47 Tauri

Observation data Epoch J2000 Equinox ICRS
- Constellation: Taurus
- Right ascension: 04^{h} 13^{m} 56.38482^{s}
- Declination: +09° 15′ 49.7729″
- Apparent magnitude (V): 4.89 (5.05 + 7.32)

Characteristics
- Spectral type: G5III + A7V:
- U−B color index: +0.46
- B−V color index: +0.82

Astrometry
- Radial velocity (R_{v}): -8.2 ± 0.4 km/s
- Proper motion (μ): RA: -10.31 mas/yr Dec.: -30.01 mas/yr
- Parallax (π): 9.83±0.64 mas
- Distance: 330 ± 20 ly (102 ± 7 pc)

Orbit
- Period (P): 479 yr
- Semi-major axis (a): 1.053″
- Eccentricity (e): 0.910
- Inclination (i): 128.6°
- Longitude of the node (Ω): 52.9°
- Periastron epoch (T): B 1816.6
- Argument of periastron (ω) (secondary): 263.0°

Details

47 Tau A
- Radius: 12.9 R_{☉}
- Surface gravity (log g): 2.67 ± 0.11 cgs
- Temperature: 5117 ± 58 K
- Metallicity [Fe/H]: -0.10 ± 0.08 dex
- Other designations: BD+08°652, HD 26722, HIP 19740, HR 1311, SAO 111674

Database references
- SIMBAD: 47 Tau

= 47 Tauri =

Star in the constellation Taurus

47 Tauri (abbreviated to 47 Tau) is a binary star in the zodiac constellation of Taurus.

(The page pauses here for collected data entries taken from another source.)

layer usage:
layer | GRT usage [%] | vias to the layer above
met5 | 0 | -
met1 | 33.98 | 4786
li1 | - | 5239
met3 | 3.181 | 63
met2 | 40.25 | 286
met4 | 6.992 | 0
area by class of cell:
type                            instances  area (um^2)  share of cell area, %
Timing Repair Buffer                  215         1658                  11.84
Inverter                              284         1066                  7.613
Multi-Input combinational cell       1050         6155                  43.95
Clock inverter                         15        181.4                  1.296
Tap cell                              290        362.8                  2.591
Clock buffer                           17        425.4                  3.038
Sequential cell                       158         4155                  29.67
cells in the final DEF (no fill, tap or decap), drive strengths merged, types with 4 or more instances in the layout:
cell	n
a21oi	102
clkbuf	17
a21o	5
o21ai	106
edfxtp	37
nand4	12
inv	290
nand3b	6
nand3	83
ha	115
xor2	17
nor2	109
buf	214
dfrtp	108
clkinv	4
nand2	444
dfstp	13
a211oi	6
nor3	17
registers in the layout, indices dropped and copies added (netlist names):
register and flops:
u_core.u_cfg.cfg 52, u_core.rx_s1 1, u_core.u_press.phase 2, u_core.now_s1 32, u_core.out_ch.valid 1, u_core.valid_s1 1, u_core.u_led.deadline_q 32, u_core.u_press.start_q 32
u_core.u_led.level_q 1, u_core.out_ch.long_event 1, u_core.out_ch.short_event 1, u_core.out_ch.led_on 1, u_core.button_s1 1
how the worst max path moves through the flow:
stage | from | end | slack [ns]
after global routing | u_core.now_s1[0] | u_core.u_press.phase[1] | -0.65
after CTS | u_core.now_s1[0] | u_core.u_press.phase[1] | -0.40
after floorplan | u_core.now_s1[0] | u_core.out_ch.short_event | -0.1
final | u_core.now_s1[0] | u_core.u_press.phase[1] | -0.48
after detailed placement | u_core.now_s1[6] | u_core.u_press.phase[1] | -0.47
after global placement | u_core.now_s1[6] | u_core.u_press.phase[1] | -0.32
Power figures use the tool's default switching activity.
===== config.mk =====
export PLATFORM = sky130hd
export DESIGN_NAME = date_difference_days_top
export DESIGN_NICKNAME = d
export VERILOG_FILES = /design/src/rtl/core/ddd_pkg.sv /design/src/rtl/core/date_difference_days_top.sv
export SDC_FILE = /design/constraint.sdc
export NUM_CORES = 2
export LEC_CHECK = 0
export BUFFER_PORTS_ARGS = -buffer_cell sky130_fd_sc_hd__buf_4
export CAP_MARGIN = 10
export CORE_MARGIN = 4
export CORE_UTILIZATION = 30
export DETAILED_ROUTE_END_ITERATION = 12
export PLACE_DENSITY = 0.41
export SETUP_SLACK_MARGIN = 0.1
export SYNTH_ARGS = -nofsm -noshare
export SYNTH_HDL_FRONTEND = slang
export SYNTH_SLANG_ARGS = --single-unit

===== constraint.sdc =====
create_clock -name clk_i -period 6.6 [get_ports clk_i]
set_input_delay 1.32 -clock clk_i [delete_from_list [all_inputs] [get_ports clk_i]]
set_output_delay 1.32 -clock clk_i [all_outputs]
set_load 0.02 [all_outputs]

Parallax measurements made by the Hipparcos spacecraft put it at a distance of about 330 light-years (102 parsecs) from Earth. The system has a combined apparent magnitude of about 4.89, meaning it can be faintly seen with the naked eye, according to the Bortle scale.

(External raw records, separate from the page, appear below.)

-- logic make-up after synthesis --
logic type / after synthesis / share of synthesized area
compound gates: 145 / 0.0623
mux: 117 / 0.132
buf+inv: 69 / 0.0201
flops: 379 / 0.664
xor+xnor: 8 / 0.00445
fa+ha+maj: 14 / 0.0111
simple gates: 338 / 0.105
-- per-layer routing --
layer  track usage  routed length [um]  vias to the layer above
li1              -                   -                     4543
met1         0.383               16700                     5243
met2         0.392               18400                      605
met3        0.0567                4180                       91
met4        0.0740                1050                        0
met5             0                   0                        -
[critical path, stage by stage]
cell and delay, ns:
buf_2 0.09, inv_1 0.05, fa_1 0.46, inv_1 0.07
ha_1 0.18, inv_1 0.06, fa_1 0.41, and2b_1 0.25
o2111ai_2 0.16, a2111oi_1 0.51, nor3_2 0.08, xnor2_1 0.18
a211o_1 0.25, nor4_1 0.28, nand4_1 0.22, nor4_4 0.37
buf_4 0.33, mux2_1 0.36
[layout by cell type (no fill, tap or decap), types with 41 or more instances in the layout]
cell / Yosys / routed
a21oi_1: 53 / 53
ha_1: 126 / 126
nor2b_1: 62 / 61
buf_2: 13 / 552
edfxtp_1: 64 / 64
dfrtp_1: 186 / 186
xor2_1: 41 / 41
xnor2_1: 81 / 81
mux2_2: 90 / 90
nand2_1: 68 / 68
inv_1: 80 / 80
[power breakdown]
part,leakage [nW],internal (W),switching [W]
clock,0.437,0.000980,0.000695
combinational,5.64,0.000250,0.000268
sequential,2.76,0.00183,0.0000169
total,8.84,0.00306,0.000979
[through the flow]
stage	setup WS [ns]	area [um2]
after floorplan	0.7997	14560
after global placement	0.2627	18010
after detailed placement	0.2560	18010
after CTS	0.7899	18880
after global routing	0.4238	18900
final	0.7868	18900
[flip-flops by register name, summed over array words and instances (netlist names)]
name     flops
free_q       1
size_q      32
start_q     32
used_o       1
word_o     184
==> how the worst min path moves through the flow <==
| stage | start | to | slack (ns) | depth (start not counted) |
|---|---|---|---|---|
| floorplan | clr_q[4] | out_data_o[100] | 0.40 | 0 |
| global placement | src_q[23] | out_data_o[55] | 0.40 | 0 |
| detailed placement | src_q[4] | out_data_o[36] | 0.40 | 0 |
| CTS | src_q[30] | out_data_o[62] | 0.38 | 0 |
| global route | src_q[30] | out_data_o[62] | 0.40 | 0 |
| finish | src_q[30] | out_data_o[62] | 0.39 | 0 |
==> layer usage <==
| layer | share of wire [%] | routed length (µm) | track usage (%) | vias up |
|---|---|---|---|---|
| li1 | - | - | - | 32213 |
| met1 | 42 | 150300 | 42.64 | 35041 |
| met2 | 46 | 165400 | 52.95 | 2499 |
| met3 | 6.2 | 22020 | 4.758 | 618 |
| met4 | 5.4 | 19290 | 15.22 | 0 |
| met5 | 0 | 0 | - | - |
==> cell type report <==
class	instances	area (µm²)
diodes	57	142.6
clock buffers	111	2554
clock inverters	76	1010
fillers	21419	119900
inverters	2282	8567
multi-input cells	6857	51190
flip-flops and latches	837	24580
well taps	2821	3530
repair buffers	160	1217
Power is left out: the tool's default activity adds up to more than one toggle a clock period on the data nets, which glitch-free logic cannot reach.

47 Tauri is a visual binary, meaning that the two components can be resolved, and the orbit is derived from the positions of the two stars. The primary component is a G-type giant. Its radius is about 13 times that of the Sun. The companion is likely a white-colored A-type main-sequence star that is fainter. The two stars are separated about 1.3 arcseconds away, and because of their large separation, the two stars take some 479 years to complete an orbit.